A influência na percepção

Os níveis de consciência são medidos por meio de testes cujas respostas equivalem a pontos que vão compor o perfil de cada indivíduo.

Não há certo nem errado. Funcionam apenas como indicadores para o mapeamento da consciência. Em termos bem gerais, quem tem, por exemplo, nível de consciência dominante da cor azul, costuma valorizar demais organização, disciplina e ter moral muito rígida.

Já os grandes empresários costumam ter o laranja como nível de consciência predominante, pois indica uma mente voltada aos negócios e com visão de longo prazo.

“O mapeamento de níveis de consciência é um pouco mais complexo do que simplesmente seguir uma tabela de cores. Algumas pessoas têm várias cores em intensidades parecidas no seu perfil, uma influenciando diretamente a outra”, explica Karen.

“Com isso, é possível entender de que maneira as pessoas processam as informações que chegam e, porque motivo, em uma determinada situação, um detalhe é tão importante para uma pessoa e pouco para outra. Por outro lado, se essas duas cores forem equilibradas no mapa de um mesmo indivíduo, o perfil pode ser de alguém que defende o meio ambiente com atitudes inconsequentes e impensadas”, avalia a coach.

“Conhecer seus níveis de consciência é uma maneira de entender melhor a si mesmo e procurar calibrar seus comportamentos. É claro que há outros fatores que influenciam, mas os níveis de consciência são como um filtro pelo qual os acontecimentos passam antes de chegar à mente”, acrescenta.

Melhor aproveitamento das equipes

Nas equipes de trabalho, conhecer os níveis de consciência de cada integrante ajuda muito a reduzir conflitos e melhorar a produtividade. Torna-se possível mapear melhor a divisão de tarefas, planejar o estilo de comunicação e as formas de reconhecimento mais eficazes, tanto para o grupo como um todo quanto individualmente.

Os níveis de consciência costumam ser utilizados em conjunto com outra ferramenta que é a de mapeamento cerebral. Também a partir de questionários comportamentais, o mapeamento cerebral indica diversos aspectos relacionados ao tipo de raciocínio de cada individuo.

É possível saber se o profissional privilegia o raciocínio lógico, o criativo, o analítico, entre outros.

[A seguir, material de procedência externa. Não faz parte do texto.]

File: src/rtl/instr_fetch.sv
// rtl/instr_fetch.sv - RISC-V instruction fetch stage: pc, imem handshake, IR and decoded fields
module instr_fetch #(
  parameter logic [31:0] RESET_PC = 32'h0000_0000
) (
  input  logic        clk,
  input  logic        rst_n,
  output logic        imem_req,
  output logic [31:0] imem_addr,
  input  logic [31:0] imem_rdata,
  input  logic        imem_valid,
  input  logic        stall,
  input  logic        branch_taken,
  input  logic [31:0] branch_target,
  output logic [31:0] instr,
  output logic [31:0] instr_pc,
  output logic        instr_valid,
  output logic [6:0]  OP,
  output logic [2:0]  Funct3,
  output logic [6:0]  Funct7,
  output logic [4:0]  rd,
  output logic [4:0]  rs1,
  output logic [4:0]  rs2,
  output logic        misaligned_fault
);

  typedef enum logic [1:0] {
    FETCH = 2'd0,
    ISSUE = 2'd1,
    HALT  = 2'd2
  } state_t;

  state_t      state, state_nxt;
  logic [31:0] pc, pc_nxt;
  logic [31:0] ir, ir_nxt;
  logic [31:0] ipc, ipc_nxt;

  always_ff @(posedge clk or negedge rst_n) begin
    if (!rst_n) begin
      state <= FETCH;
      pc    <= RESET_PC;
      ir    <= 32'h0;
      ipc   <= 32'h0;
    end else begin
      state <= state_nxt;
      pc    <= pc_nxt;
      ir    <= ir_nxt;
      ipc   <= ipc_nxt;
    end
  end

  // pc already points past the issued instruction, so only a taken branch rewrites it
  always_comb begin
    state_nxt = state;
    pc_nxt    = pc;
    ir_nxt    = ir;
    ipc_nxt   = ipc;
    case (state)
      FETCH: begin
        if (imem_valid) begin
          ir_nxt    = imem_rdata;
          ipc_nxt   = pc;
          pc_nxt    = pc + 32'd4;
          state_nxt = ISSUE;
        end
      end
      ISSUE: begin
        if (!stall) begin
          if (!branch_taken) begin
            state_nxt = FETCH;
          end else if (branch_target[1:0] == 2'b00) begin
            pc_nxt    = branch_target;
            state_nxt = FETCH;
          end else begin
            state_nxt = HALT;
          end
        end
      end
      HALT: state_nxt = HALT;
      default: state_nxt = FETCH;
    endcase
  end

  assign imem_req         = (state == FETCH);
  assign imem_addr        = pc;
  assign instr            = ir;
  assign instr_pc         = ipc;
  assign instr_valid      = (state == ISSUE);
  assign misaligned_fault = (state == HALT);

  assign OP     = ir[6:0];
  assign Funct3 = ir[14:12];
  assign Funct7 = ir[31:25];
  assign rd     = ir[11:7];
  assign rs1    = ir[19:15];
  assign rs2    = ir[24:20];

endmodule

Só terapeutas e coaches conseguem analisar os níveis de consciência e o mapeamento cerebral. Por mais que elas remetam a cálculos matemáticos, implicam em análises profundas, diferentemente de algumas ferramentas de Recursos Humanos em que o próprio sistema calcula o perfil.

“São cálculos manuais que implicam em relacionar muitos fatores, com muitas nuances cada. Jamais um computador conseguiria emitir um parecer”, conclui Karen.